The Perry Perspective
  
Hello Everyone!

The prison of dependency is very expensive.  To deliberately opt to be dependent and then complain about the very situation you chose is a new level of insanity. 

Dr. Mitchell Perry 

 THE PRISON OF DEPENDENCY

The fascinating thing is how many people deliberately opt for a dependency existence either personally, professionally, emotionally, and/or financially… then they spend their lives complaining and remaining hostage to the very condition for which they opted. 
Some examples to consider:
Government Workers (the Public Sector) – They tend to go down a path that is often predetermined.  They trade their control over their destiny for the illusion that security is worth it.  They then are mostly rewarded by how LONG they have been working, rather than how WELL they are working.  Many often remain miserable people and expect a predictable pay grade, lifestyle, etc., all the while remaining malcontents simply because they choose to remain hostage to a situation that keeps them dependent. 
Good-looking Women (sex objects) who are with rich men (success objects) – Many of these women often go after men with money to gain the dependence on emotional and financial security (an illusion of safety), however, once they get the commitment they want from the man, many tend to change and treat the guy badly… they become critical, demanding, disapproving, and pejorative simply because they are dependent and are now “hostage” in their heads, to the man.  The very dependency they wanted is the very situation that now reminds them of their own weakness.  Therefore, they blame the guy and treat him badly.  (The more you give up responsibility for yourself, the more it makes you continually blame others for your condition.)
Healthcare Workers, Shift Workers at the Company Plant, and Retail Service Representatives.  For example, thirty years ago, being a flight attendant was a glamorous job with great pay, perks, and benefits  Over the years things have clearly changed… working conditions, passenger behavior, grooming, and the entire travelling experience.  I think this job is the last thing many flight attendants thought they would be doing thirty years later.  Clearly many of them appear to often feel hostage to the job because of seniority, vesting, or they are clueless as to what else they would be doing.  This has made many of them bitter and filled with TDC (thinly disguised contempt).  Therefore, it appears many often want the customers to enjoy their unhappiness.  Once again, the very dependency they opted for has made them hostage and therefore, weak, powerless, and unhappy. 
Divorce Agreements – It is clear that couples who are unable to reach agreement in divorce settlements are often very unhappy and complaining when the final disillusion decision is made by the courts.  The more the couple is dependent on the decisions of the judge, the more it creates anger and complaints.  On the other hand, couples who take responsibility together to arrive at acceptable divorce settlements tend to accept the results and move on with their lives with less complaining and going back to court. 
The Fabric of Society
As so many more people continue to adopt the ENTITLEMENT attitude where the “WHAT HAVE YOU DONE FOR ME LATELY?” perspective becomes ubiquitous, I expect that more and more people will give up control over their lives to government, disability support, dipping into the public treasury, unions, welfare, entitlements, etc., which simply continues to insure their unhappiness/misery as a consequence of wanting to be dependent.  As more people opt to be dependent, they want to be taken care of, and therefore, their initiative, self-respect, performance, and control over their lives evaporates.  Thus the omnipresent dependency addiction simply sucks the life out of society. 
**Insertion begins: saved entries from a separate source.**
### src/rtl/seven_segment_scan_driver.sv
// Multiplexed 7-segment driver: frame-synchronous digit shadow, decode and pin polarity.
// Define SEVEN_SEGMENT_LZB_EN to blank leading zero digits.
module seven_segment_scan_driver
  import seven_segment_pkg::*;
#(
  parameter int   NUMBER_OF_DIGITS = 6,
  parameter logic CATHODE_COMMON   = 1'b1,
  parameter int   SCAN_DIVIDER     = 1000,
  parameter int   GUARD_CYCLES     = 2,
  parameter int   BRIGHTNESS_BITS  = 4,
  parameter int   BLINK_FRAMES     = 64
) (
  input  logic                        clock,
  input  logic                        reset,
  input  digit_t                      digits [0:NUMBER_OF_DIGITS-1],
  input  logic                        update,
  input  logic [BRIGHTNESS_BITS-1:0]  brightness,
  input  logic [NUMBER_OF_DIGITS-1:0] blink_mask,
  output logic [7:0]                  segment_out,
  output logic [NUMBER_OF_DIGITS-1:0] digit_selector_out,
  output logic                        frame_start
);

  localparam int IDX_W = index_width(NUMBER_OF_DIGITS);

  digit_t                      pending [0:NUMBER_OF_DIGITS-1];
  digit_t                      active  [0:NUMBER_OF_DIGITS-1];
  logic                        pending_valid;
  logic [NUMBER_OF_DIGITS-1:0] shown_en;
  logic [IDX_W-1:0]            digit_idx;
  logic                        frame_end;
  logic                        lit;
  digit_t                      cur;
  logic [7:0]                  seg_on;
  logic [NUMBER_OF_DIGITS-1:0] sel_on;
`ifdef SEVEN_SEGMENT_LZB_EN
  logic                        leading;
`endif

  // Displayed digits only change at the frame boundary so a frame never tears.
  always_ff @(posedge clock) begin
    if (reset) begin
      for (int i = 0; i < NUMBER_OF_DIGITS; i++) begin
        pending[i] <= '0;
        active[i]  <= '0;
      end
      pending_valid <= 1'b0;
    end else begin
      if (update) pending <= digits;
      if (frame_end) begin
        pending_valid <= 1'b0;
        if (update) active <= digits;
        else if (pending_valid) active <= pending;
      end else if (update) begin
        pending_valid <= 1'b1;
      end
    end
  end

  always_comb begin
    shown_en = '0;
    for (int i = 0; i < NUMBER_OF_DIGITS; i++) shown_en[i] = active[i].enable;
`ifdef SEVEN_SEGMENT_LZB_EN
    leading = 1'b1;
    for (int i = NUMBER_OF_DIGITS - 1; i >= 1; i--) begin
      if (active[i].enable) begin
        if (leading && (active[i].value == 4'd0) && !active[i].dp) shown_en[i] = 1'b0;
        else leading = 1'b0;
      end
    end
`endif
  end

  seven_segment_pwm_scanner #(
    .NUMBER_OF_DIGITS(NUMBER_OF_DIGITS),
    .SCAN_DIVIDER    (SCAN_DIVIDER),
    .GUARD_CYCLES    (GUARD_CYCLES),
    .BRIGHTNESS_BITS (BRIGHTNESS_BITS),
    .BLINK_FRAMES    (BLINK_FRAMES)
  ) scanner (
    .clock      (clock),
    .reset      (reset),
    .enable     (shown_en),
    .brightness (brightness),
    .blink_mask (blink_mask),
    .digit_idx  (digit_idx),
    .frame_end  (frame_end),
    .lit        (lit),
    .frame_start(frame_start)
  );

  assign cur = active[digit_idx];

  always_ff @(posedge clock) begin
    if (reset || !lit) begin
      seg_on <= '0;
      sel_on <= '0;
    end else begin
      seg_on <= {cur.dp, hex_to_segments(cur.value)};
      sel_on <= NUMBER_OF_DIGITS'(1) << digit_idx;
    end
  end

  assign segment_out        = CATHODE_COMMON ? seg_on : ~seg_on;
  assign digit_selector_out = CATHODE_COMMON ? ~sel_on : sel_on;

endmodule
Presently, according to a recent article, 48% of all families in the US today are dipping into the public treasury somehow.  This means that approximately half of the population is opting to be dependent on the other half… all while complaining and whining.  And, certainly the half that is paying is getting really tired of enabling the dependent people to remain dependent and whining. 
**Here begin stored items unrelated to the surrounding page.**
**src/rtl/aes_input_packer.sv**
```systemverilog
// Byte-stream front end for an AES-128 core. MSB-first plaintext and key bytes are packed
// into 128-bit words, and a plaintext/key pair is presented with a valid/ready handshake.
module aes_input_packer #(
    parameter int N = 128
) (
    input  logic         clk,
    input  logic         rst_n,
    input  logic         in_valid,
    output logic         in_ready,
    input  logic [7:0]   in_data,
    input  logic         in_is_key,
    output logic         out_valid,
    input  logic         out_ready,
    output logic [N-1:0] plain_text,
    output logic [N-1:0] key,
    output logic         err
);
    localparam logic [3:0] LAST_BYTE = 4'd15;

    logic [N-1:0] key_shadow;
    logic [3:0]   kcnt;
    logic [3:0]   pcnt;
    logic         pt_full;
    logic         key_valid;

    logic         in_fire;
    logic         key_fire;
    logic         pt_fire;
    logic         key_done;
    logic         pt_store;
    logic         pt_done;
    logic         pt_overrun;
    logic         handshake;
    logic         pt_full_next;
    logic         key_valid_next;
    logic [N-1:0] shadow_next;

    // Byte slot 0 lands in the top byte, slot 15 in bits [7:0].
    function automatic logic [N-1:0] put_byte(input logic [N-1:0] word,
                                              input logic [3:0]   slot,
                                              input logic [7:0]   data);
        logic [N-1:0] result;
        result = word;
        result[{~slot, 3'b000} +: 8] = data;
        return result;
    endfunction

    // A pending pair stalls both byte types, so nothing can disturb the held outputs.
    assign in_ready  = !out_valid;
    assign in_fire   = in_valid && in_ready;
    assign key_fire  = in_fire && in_is_key;
    assign pt_fire   = in_fire && !in_is_key;
    assign handshake = out_valid && out_ready;

    assign key_done   = key_fire && (kcnt == LAST_BYTE);
    assign pt_store   = pt_fire && !pt_full;
    assign pt_done    = pt_store && (pcnt == LAST_BYTE);
    assign pt_overrun = pt_fire && pt_full;

    assign shadow_next    = put_byte(key_shadow, kcnt, in_data);
    assign pt_full_next   = pt_full || pt_done;
    assign key_valid_next = key_valid || key_done;

    always_ff @(posedge clk or negedge rst_n) begin
        if (!rst_n) begin
            // NOTE: the shadow is a plain register, so it is cleared with everything else;
            // partial key bytes must never survive a reset.
            key_shadow <= '0;
            key        <= '0;
            plain_text <= '0;
            kcnt       <= '0;
            pcnt       <= '0;
            pt_full    <= 1'b0;
            key_valid  <= 1'b0;
            out_valid  <= 1'b0;
            err        <= 1'b0;
        end else if (handshake) begin
            // NOTE: non-blocking assignments keep every register reading pre-edge values.
            out_valid <= 1'b0;
            pt_full   <= 1'b0;
            pcnt      <= '0;
        end else begin
            if (key_fire) begin
                key_shadow <= shadow_next;
                kcnt       <= kcnt + 4'd1;
                if (key_done) begin
                    key       <= shadow_next;
                    key_valid <= 1'b1;
                end
            end

            if (pt_store) begin
                plain_text <= put_byte(plain_text, pcnt, in_data);
                pcnt       <= pcnt + 4'd1;
                if (pt_done) begin
                    pt_full <= 1'b1;
                end
            end

            // A full block with no key yet cannot take more plaintext: drop it and flag.
            if (pt_overrun) begin
                err <= 1'b1;
            end

            if (!out_valid && pt_full_next && key_valid_next) begin
                out_valid <= 1'b1;
            end
        end
    end

endmodule

```
**config.mk**
```make
export PLATFORM = sky130hd
export DESIGN_NAME = aes_input_packer
export DESIGN_NICKNAME = d
export VERILOG_FILES = /design/src/rtl/aes_input_packer.sv
export SDC_FILE = /design/constraint.sdc
export NUM_CORES = 1
export LEC_CHECK = 0
export CORE_MARGIN = 3
export CORE_UTILIZATION = 57
export CTS_CLUSTER_DIAMETER = 50
export CTS_CLUSTER_SIZE = 16
export DETAILED_ROUTE_END_ITERATION = 12
export PLACE_DENSITY_LB_ADDON = 0.3
export SYNTH_ARGS = -nofsm -noshare
export SYNTH_HDL_FRONTEND = slang
export SYNTH_SLANG_ARGS = --single-unit
```
**constraint.sdc**
```tcl
create_clock -name clk -period 4.2 [get_ports clk]
set_clock_uncertainty 0.1 [all_clocks]
set_input_delay 0.84 -clock clk [delete_from_list [all_inputs] [get_ports clk]]
set_output_delay 0.84 -clock clk [all_outputs]
set_load 0.01 [all_outputs]
```
# Yosys cells after proc, flatten, opt, wreduce, memory -nomap -nowiden

Cells that the tools add are included.
W data, S select, Z words.

Add/subtract/negate cells: 4
Equality and inequality tests: 2
Shifts and indexed selects: 4
Mux-type cells: 9
Bitwise logic cells: 3
Reduce and logical (&&, ||, !) cells: 23

Operators with widths:

| cell                      | number |
|---|---|
| $bwmux W128               | 2 |
| $shift A8 B9 Y128 const A | 2 |
| $shiftx A8 B9 Y128        | 2 |
| $neg A7 Y9                | 2 |
| $logic_and A1 B1 Y1       | 10 |
| $add A4 B1 Y4 const B     | 2 |
| $eq A4 B4 Y1 const B      | 2 |
| $mux W4                   | 2 |
| $not A4 Y4                | 2 |
| $reduce_and A2 Y1         | 4 |
| $reduce_bool A2 Y1        | 3 |
| $mux W1                   | 5 |
| $logic_not A1 Y1          | 3 |
| $reduce_and A3 Y1         | 1 |
| $logic_or A1 B1 Y1        | 2 |
| $not A1 Y1                | 1 |

Register bits: 396
Input port bits: 13

# Logic depth before layout (Yosys ltp)

Depth after elaboration: 10
Mapped depth: 9
Depth with buffers taken out: 7

# Worst setup path before layout

Ideal clock, no wire load.

Kind: input port to flip-flop
From: input in_is_key
To: register plain_text[64]
Setup time: 0.125 ns
Arrival time: 2.354 ns
Data required time: 3.975 ns
Slack: 1.621 ns
Stages: 5
Cell sequence: or4b_1 > buf_2 > a21oi_4 > nor3b_4 > mux2_2

Longest elaborated chain between the ends: 4

Ends and longest elaborated chain:

| element                            | RTL line | source |
|---|---|---|
| start: declaration                 | 11       | `input logic in_is_key,` |
| $logic_not A1 Y1                   | 52       | `assign pt_fire = in_fire && !in_is_key;` |
| $logic_and A1 B1 Y1                | 52       |  |
| $logic_and A1 B1 Y1                | 56       | `assign pt_store = pt_fire && !pt_full;` |
| $reduce_and A2 Y1 (no source line) | -        |  |
| end signal: assignment             | 93       | `plain_text <= put_byte(plain_text, pcnt, in_data);` |
| end: declaration                   | 14       | `output logic [N-1:0] plain_text,` |

Every way passes these cells.
A chain may end at the register's enable or synchronous reset.

# Worst setup path after layout

From: input in_valid
To: register plain_text[94]

Longest elaborated chain between the ends: 4

Ends and longest elaborated chain:

| element                            | RTL line | source |
|---|---|---|
| start: declaration                 | 8        | `input logic in_valid,` |
| $logic_and A1 B1 Y1                | 50       | `assign in_fire = in_valid && in_ready;` |
| $logic_and A1 B1 Y1                | 52       |  |
| $logic_and A1 B1 Y1                | 56       |  |
| $reduce_and A2 Y1 (no source line) | -        |  |

Every way passes these cells.

==> flow_summary.json <==
{
  "fin_util_pct": 74.92,
  "cts_hold_buf": 0,
  "tightestPinTransition_ns": 1.101,
  "setup_viol": 0,
  "cts-root-buf": "clkbuf_16",
  "die_h_um": 171.3,
  "cts_tree": "built",
  "wirelength_mm": 36.42,
  "synth_area_mm2": 0.01558,
  "wire_per_inst_um": 21.68,
  "min_path_type": "input pin to asynchronous set/reset pin",
  "synth_cell_types": 43,
  "grt_pass1_wl_mm": 57.23,
  "fin_ws_ns": 1.314,
  "preCtsSetupSlack_ns": 0.8339,
  "r2r_cells": 7,
  "gp_congestion": 0.8872,
  "holdWs_ns": 0.2653,
  "slowest_delay_ns": 0.61,
  "viasPerCell": 5.592,
  "worstPathCellList": "clkdlybuf4s50_1 > or4b_1 > nor2_2 > nand2_1 > nor2_2 > mux2_2",
  "cap_violations": 0,
  "crit_type": "input pin to flop",
  "power.static_leakage_nw": 9.335,
  "synth-seq-cells": 396,
  "crit_top_cell": "nor2_2",
  "cts.sinks": 396,
  "pin_count": 272,
  "cts.clk_slew.worst_paths_ns": 0.07,
  "slew_headroom_pct": 26.37,
  "status": "finished, final reports clean",
  "cts_resized": 0,
  "syn2layout_area_growth_pct": 27.08,
  "fillers": 1702,
  "start_util_pct": 58.96,
  "worstPathRequired_ns": 4.49,
  "grt_antenna_before_repair": 1,
  "dr.pass1.iters": 5,
  "portBuffers": 271,
  "hold_violations": 0,
  "crit_arrival_ns": 3.18,
  "tns_ns": 0,
  "cts.htree.levels": 2,
  "cp-end-kind": "flop",
  "final_nets": 1344,
  "worst-path-max-fanout": 8,
  "grt_setup_unrepaired": "false",
  "grt_max_degree": 111,
  "die-area_mm2": 0.02936,
  "peakVddDrop_uv": 449.9,
  "drive_gt1_share_pct": 32.86,
  "max_freq_ghz": 0.3465,
  "cts_setup_buffers": 0,
  "cp-start-kind": "input pin",
  "power_density_mw_per_mm2": 634.9,
  "r2r-end": "key[4]",
  "drt_iter0_drc": 626,
  "n_antenna_cell": 0,
  "cts_buffer_depth": 3,
  "core_mm2": 0.02643,
  "drtAntennaViolNets": 0,
  "grt_remaining_overflow": 0,
  "timing.rr.start": "kcnt[0]",
  "crit_path_top_delay_cell": "or4b_1",
  "drc": 0,
  "avgSynthCellArea_um2": 14.80,
  "maxSlewViolCount": 0,
  "clkLatencyLatePin_ns": 0.51,
  "vias": 9395,
  "first_global_vias": 9962,
  "fin_crit_sh_pct": 68.70,
  "yosysWarnings": 0,
  "track_usage_pct": 25.25,
  "fp.dieW_um": 171.3,
  "ys_seq_area_share_pct": 63.60,
  "min_period_ns": 2.886,
  "syn-num-nets": 1072,
  "cts_buffers": 35,
  "syn_inst": 1053,
  "dp_hpwl_mm": 24.73,
  "rows": 59,
  "rrSetupSlack_ns": 1.40
}
## cell usage after synthesis, drive strengths merged
library cell,count,share of area (%)
dfrtp,396,64
mux2,350,25
nand2,61,1.5
o21ai,34,1.1
and2,32,1.3
clkbuf,32,0.77
buf,23,0.73
nor2,23,0.73
nand3,16,0.51
a21oi,13,0.49
mux2i,8,0.51
nor3,7,0.36
ha,6,0.48
inv,6,0.14
nor2b,6,0.24
and3,5,0.20
xnor2,5,0.40
nand3b,4,0.19
nor3b,4,0.33
or2,4,0.16
xor2,3,0.22
a21o,2,0.096
and4,2,0.11
or4b,2,0.13
a22o,1,0.056
and2b,1,0.048
and3b,1,0.056
nand4,1,0.040
nor4b,1,0.056
o21bai,1,0.048
o22ai,1,0.040
o31ai,1,0.048
or4,1,0.048
## sequential cells by signal (all words and copies together) (netlist names)
name / cells
plain_text: 128
out_valid: 1
pt_full: 1
key_valid: 1
key: 128
err: 1
key_shadow: 128
pcnt: 4
kcnt: 4
## logic make-up (layout without fill, tap and decap cells)
family | after synthesis | after routing | share of synthesized area, %
AND/OR/NAND/NOR | 171 | 171 | 5.975
AO/OA/AOI/OAI | 53 | 53 | 1.871
buffers and inverters | 61 | 353 | 1.646
XOR/XNOR | 8 | 8 | 0.6184
adder cells (fa/ha/maj) | 6 | 6 | 0.4818
multiplexers | 358 | 358 | 25.81
flip-flops | 396 | 396 | 63.60
## stage by stage
| stage | total power (W) | std cells | instance area [um^2] |
|---|---|---|---|
| 3_5_place_dp | 0.009469 | 1623 | 18680 |
| 6_report | 0.01257 | 1680 | 19800 |
| 4_1_cts | 0.01267 | 1680 | 19800 |
| 5_1_grt | 0.01322 | 1680 | 19800 |
| 3_3_place_gp | 0.009295 | 1623 | 18680 |
| 2_1_floorplan | 0.007477 | 1053 | 15580 |
## placed cells by master, fill, tap and decap left out, types with 5 or more instances in the layout
| cell | instances |
|---|---|
| a21oi_1 | 12 |
| and2_1 | 32 |
| and3_1 | 5 |
| buf_4 | 15 |
| clkbuf_16 | 37 |
| clkdlybuf4s50_1 | 270 |
| clkinv_2 | 5 |
| dfrtp_1 | 396 |
| ha_1 | 6 |
| inv_1 | 6 |
| mux2_2 | 350 |
| mux2i_1 | 8 |
| nand2_1 | 61 |
| nand3_1 | 16 |
| nor2_1 | 17 |
| nor2b_1 | 6 |
| o21ai_0 | 34 |
## cell type report
type | count | area, um^2 | share of cell area (%)
Tap cell | 335 | 419.2 | 2.117
Inverter | 6 | 22.52 | 0.1137
Clock inverter | 14 | 147.6 | 0.7457
Clock buffer | 43 | 968.4 | 4.891
Timing Repair Buffer | 290 | 2910 | 14.70
Multi-Input combinational cell | 596 | 5423 | 27.39
Sequential cell | 396 | 9910 | 50.05
## layer usage
metal | up-vias | track usage [%] | share of wire, %
met5 | - | 0 | 0
met3 | 58 | 7.975 | 8.4
li1 | 4211 | - | -
met2 | 299 | 40.65 | 48
met4 | 0 | 6.578 | 2.2
met1 | 4827 | 33.86 | 41
## worst max-delay path, delay by kind of cell
kind                   cells  cell delay [ns]
buffers and inverters      1             0.52
muxes                      1             0.39
and+or+nand+nor            4             1.43
## worst max path at each step
stage          startpoint        endpoint  slack, ns  depth (start not counted)
3_3_place_gp     in_valid  plain_text[95]       0.92                          6
4_1_cts          in_valid  plain_text[94]       1.34                          6
6_report         in_valid  plain_text[94]       1.31                          6
5_1_grt           kcnt[0]          key[6]       1.19                          7
3_5_place_dp     in_valid  plain_text[92]       0.83                          6
2_1_floorplan   in_is_key  plain_text[64]       1.62                          5
## power by group
group          switching [W]  internal (W)  total, W  leakage, nW
Sequential          0.000711       0.00492   0.00563         5.38
Combinational        0.00167       0.00211   0.00378         3.40
Clock                0.00138       0.00177   0.00316        0.550
Note: power is estimated with default switching activity, not from simulation.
So it seems that people with this dependency addiction have 3 options:
Continue as they are, expect to be dependent, avoid responsibility for their lives, and keep complaining / whining. 
Continue the dependency behavior, except quit the complaining and whining.  Simply accept the security and keep quiet.
Decide to take responsibility / control for their lives and future, act more independent, take more initiative, and be more proactive. 

Abraham Lincoln said, “You cannot help the poor by destroying the rich.  You cannot strengthen the weak by weakening the strong.  You cannot bring about prosperity by discouraging thrift.  You cannot lift the wage earner up by pulling the wage payer down.  You cannot further the brotherhood of man by inciting class hatred.  You cannot build character and courage by taking away people’s initiative and independence.  You cannot help people permanently by doing for them, what they could and should do for themselves.” 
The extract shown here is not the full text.